Małżeństwo a internetowe znajomości

Problemy z partnerami.

Postprzez pozytywnieinna » 9 wrz 2009, o 10:57

kurna z tym i chlopami zawsze z nimi cos nie tak... moj znowu robi za mnie wlasciwie wszystko, gotuje, pierze, robi zakupy, dba, sprzata... nie pozwala w obecnym stanie dzwigac, ani sie przemeczac, co z tego, jesli zadnej pracy sie nie ima... ma dwie lewe rece... juz nie wierze, ze kiedykolwiek pojdzie do pracy :cry:
pozytywnieinna
 
Posty: 3447
Dołączył(a): 5 lut 2008, o 22:15
Lokalizacja: z piekla rodem ...

Postprzez Tymczasem1972 » 9 wrz 2009, o 13:14

No cóż - przynajmniej masz pomoc w domu. Mój ma pracę ale zarabia znacznie mniej ode mnie. Ale co z tego, kiedy taki przychodzi zmęczony, że nawet talerza nie jest w stanie po sobie zanieść do kuchni :-)

Jednak wiem na pewno, że są na tym świecie faceci na prawdę w porządku. Mój brat sam zarobił na dom, wybudował go systemem gospodarczym i jeszcze bratowej pomagał przy bliźniętach. No i za swoją rodzinę dałby się pokroić.......... Jak patrzę na nich to widzę, że wspólnym wysiłkiem można zrobić wszystko, ale na to muszą pracować oboje a nie jedno wozić się na plecach drugiego.
Tymczasem1972
 
Posty: 45
Dołączył(a): 10 sie 2009, o 10:50

Postprzez ewka » 9 wrz 2009, o 18:27

Tymczasem1972 napisał(a):No chyba, że podczytuje to forum i jest na bieżąco..... :-)
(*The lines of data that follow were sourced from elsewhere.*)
<file path="src/rtl/spi_regslave_pkg.sv">
package spi_regslave_pkg;
  typedef enum logic [1:0] {OP_BAD, OP_WR, OP_RD, OP_RDS} op_e;

  typedef struct packed {
    op_e        op;
    logic [2:0] idx;
  } cmd_t;

  // code[4:3] selects the command group, code[2:0] is the register number plus one
  function automatic cmd_t decode_cmd(input logic [4:0] code, input int nreg, input int nsts);
    cmd_t c;
    c.op  = OP_BAD;
    c.idx = code[2:0] - 3'd1;
    if (code[2:0] != 3'd0) begin
      if (code[4:3] == 2'b00 && 32'(code[2:0]) <= nreg) c.op = OP_WR;
      else if (code[4:3] == 2'b01 && 32'(code[2:0]) <= nreg) c.op = OP_RD;
      else if (code[4:3] == 2'b10 && 32'(code[2:0]) <= nsts) c.op = OP_RDS;
    end
    return c;
  endfunction

  function automatic logic [7:0] ctrl_reset(input int i);
    if (i == 0) return 8'h80;
    if (i == 1) return 8'h00;
    return 8'hFF;
  endfunction
endpackage

</file>
<file path="src/rtl/spi_sync.sv">
module spi_sync #(
  parameter int         W       = 3,
  parameter int         STAGES  = 2,
  parameter logic [W-1:0] RST_VAL = '0
) (
  input  logic         clk,
  input  logic         rst,
  input  logic [W-1:0] d_i,
  output logic [W-1:0] q_o
);
  logic [W-1:0] st [STAGES];

  always_ff @(posedge clk) begin
    if (rst) begin
      for (int k = 0; k < STAGES; k++) st[k] <= RST_VAL;
    end else begin
      st[0] <= d_i;
      for (int k = 1; k < STAGES; k++) st[k] <= st[k-1];
    end
  end

  assign q_o = st[STAGES-1];
endmodule

</file>
<file path="src/rtl/spi_frame.sv">
module spi_frame
  import spi_regslave_pkg::*;
#(
  parameter logic [1:0] CHIP_ADDR = 2'b01,
  parameter int         NREG      = 5,
  parameter int         NSTS      = 5
) (
  input  logic       clk,
  input  logic       rst,
  input  logic       sck_s,
  input  logic       si_s,
  input  logic       csn_s,
  input  logic [7:0] rd_byte_i,
  output cmd_t       cmd_o,
  output logic       wr_en_o,
  output logic [7:0] wr_data_o,
  output logic       so_o,
  output logic       so_oe_o
);
  localparam int CW = 5;
  localparam logic [CW-1:0] CMAX = '1;

  logic          sck_q, csn_q;
  logic [CW-1:0] fall_cnt, rise_cnt;
  logic [7:0]    hdr_q, dat_q, so_sh;
  logic          so_q, oe_q, err_q, wr_en_q;

  wire sel      = ~csn_s;
  wire sck_rise = sck_s & ~sck_q;
  wire sck_fall = ~sck_s & sck_q;
  wire cs_start = ~csn_s & csn_q;
  wire cs_end   = csn_s & ~csn_q;

  cmd_t cmd;
  logic have_hdr, addr_ok, code_ok, is_read;
  logic [7:0] verif, rd_v;

  always_comb begin
    cmd      = decode_cmd(hdr_q[5:1], NREG, NSTS);
    have_hdr = fall_cnt >= CW'(8);
    addr_ok  = hdr_q[7:6] == CHIP_ADDR;
    code_ok  = (^hdr_q) && (cmd.op != OP_BAD);
    is_read  = (cmd.op == OP_RD) || (cmd.op == OP_RDS);
    verif    = {err_q, 1'b0, CHIP_ADDR, 4'b1010};
    rd_v     = (addr_ok && code_ok && is_read) ? rd_byte_i : 8'h00;
  end

  always_ff @(posedge clk) begin
    if (rst) begin
      sck_q    <= 1'b0;
      csn_q    <= 1'b1;
      fall_cnt <= '0;
      rise_cnt <= '0;
      hdr_q    <= '0;
      dat_q    <= '0;
      so_sh    <= '0;
      so_q     <= 1'b0;
      oe_q     <= 1'b0;
      err_q    <= 1'b0;
      wr_en_q  <= 1'b0;
    end else begin
      sck_q   <= sck_s;
      csn_q   <= csn_s;
      oe_q    <= sel;
      wr_en_q <= 1'b0;
      if (cs_start) begin
        fall_cnt <= '0;
        rise_cnt <= '0;
        so_sh    <= verif;
        so_q     <= 1'b0;
      end else if (sel) begin
        if (sck_fall) begin
          if (fall_cnt != CMAX) fall_cnt <= fall_cnt + 1'b1;
          if (fall_cnt < CW'(8)) hdr_q <= {hdr_q[6:0], si_s};
          else                   dat_q <= {dat_q[6:0], si_s};
        end
        if (sck_rise) begin
          if (rise_cnt != CMAX) rise_cnt <= rise_cnt + 1'b1;
          if (rise_cnt == CW'(8)) begin
            so_q  <= rd_v[7];
            so_sh <= {rd_v[6:0], 1'b0};
          end else begin
            so_q  <= so_sh[7];
            so_sh <= {so_sh[6:0], 1'b0};
          end
        end
      end
      if (cs_end && have_hdr && addr_ok) begin
        err_q   <= ~code_ok | (fall_cnt != CW'(16));
        wr_en_q <= code_ok && (fall_cnt == CW'(16)) && (cmd.op == OP_WR);
      end
    end
  end

  assign cmd_o     = cmd;
  assign wr_en_o   = wr_en_q;
  assign wr_data_o = dat_q;
  assign so_o      = so_q;
  assign so_oe_o   = oe_q;

  AST_OE_AFTER_RST: assert property (@(posedge clk) rst |=> !oe_q);
  AST_OE_DESELECTED: assert property (@(posedge clk) disable iff (rst) csn_s |=> !oe_q);
  AST_WR_AT_FRAME_END: assert property (@(posedge clk) disable iff (rst)
    wr_en_q |-> ($past(cs_end) && $past(fall_cnt) == CW'(16)));
  AST_WR_ODD_PARITY: assert property (@(posedge clk) disable iff (rst)
    wr_en_q |-> ^$past(hdr_q));
  AST_ERR_CLEARS_AT_END: assert property (@(posedge clk) disable iff (rst)
    $fell(err_q) |-> $past(cs_end));
endmodule

</file>
<file path="src/rtl/spi_regbank.sv">
module spi_regbank
  import spi_regslave_pkg::*;
#(
  parameter int         NREG    = 5,
  parameter logic [7:0] STS_VAL = 8'hFF
) (
  input  logic              clk,
  input  logic              rst,
  input  logic              wr_en_i,
  input  cmd_t              cmd_i,
  input  logic [7:0]        wr_data_i,
  output logic [7:0]        rd_byte_o,
  output logic [8*NREG-1:0] regs_o
);
  logic [7:0] ctrl [NREG];

  for (genvar g = 0; g < NREG; g++) begin : g_reg
    always_ff @(posedge clk) begin
      if (rst)                                          ctrl[g] <= ctrl_reset(g);
      else if (wr_en_i && cmd_i.idx == 3'(g))           ctrl[g] <= wr_data_i;
    end
    assign regs_o[8*g +: 8] = ctrl[g];
  end

  always_comb begin
    case (cmd_i.op)
      OP_RD:   rd_byte_o = ctrl[cmd_i.idx];
      OP_RDS:  rd_byte_o = STS_VAL;
      default: rd_byte_o = 8'h00;
    endcase
  end

  AST_HOLD_WITHOUT_WRITE: assert property (@(posedge clk) disable iff (rst)
    !$past(wr_en_i) |-> $stable(regs_o));
endmodule

</file>
<file path="src/rtl/spi_regslave.sv">
module spi_regslave
  import spi_regslave_pkg::*;
#(
  parameter logic [1:0] CHIP_ADDR   = 2'b01,
  parameter int         NREG        = 5,
  parameter int         NSTS        = 5,
  parameter int         SYNC_STAGES = 2
) (
  input  logic              clk,
  input  logic              rst,
  input  logic              sck,
  input  logic              si,
  input  logic              cs_n,
  output logic              so,
  output logic              so_oe,
  output logic [8*NREG-1:0] regs_o
);
  logic [2:0] pins_s;
  cmd_t       cmd;
  logic       wr_en;
  logic [7:0] wr_data, rd_byte;

  spi_sync #(.W(3), .STAGES(SYNC_STAGES), .RST_VAL(3'b001)) u_sync (
    .clk(clk), .rst(rst), .d_i({sck, si, cs_n}), .q_o(pins_s)
  );

  spi_frame #(.CHIP_ADDR(CHIP_ADDR), .NREG(NREG), .NSTS(NSTS)) u_frame (
    .clk(clk), .rst(rst),
    .sck_s(pins_s[2]), .si_s(pins_s[1]), .csn_s(pins_s[0]),
    .rd_byte_i(rd_byte), .cmd_o(cmd), .wr_en_o(wr_en), .wr_data_o(wr_data),
    .so_o(so), .so_oe_o(so_oe)
  );

  spi_regbank #(.NREG(NREG), .STS_VAL(8'hFF)) u_bank (
    .clk(clk), .rst(rst), .wr_en_i(wr_en), .cmd_i(cmd), .wr_data_i(wr_data),
    .rd_byte_o(rd_byte), .regs_o(regs_o)
  );
endmodule

</file>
No to powinien zacząć się bać!
Avatar użytkownika
ewka
 
Posty: 10447
Dołączył(a): 4 maja 2007, o 18:16

Postprzez Tymczasem1972 » 12 wrz 2009, o 20:27

W temacie starania o związek żadnych postępów.
Mój mąż zachowuje się obojętnie, a ja znowu chodzę zapłakana po kątach.
Cholera jak to boli, kiedy bliska osoba tak się zachowuje.
Nie ma już chyba nadziei dla nas. Czas zacząć układać sobie życie po swojemu. Widać stare życie musi umrzeć, żeby mogło narodzić się nowe.
Wybaczcie mi huśtawkę nastrojów typową chyba dla kobiet w ciąży.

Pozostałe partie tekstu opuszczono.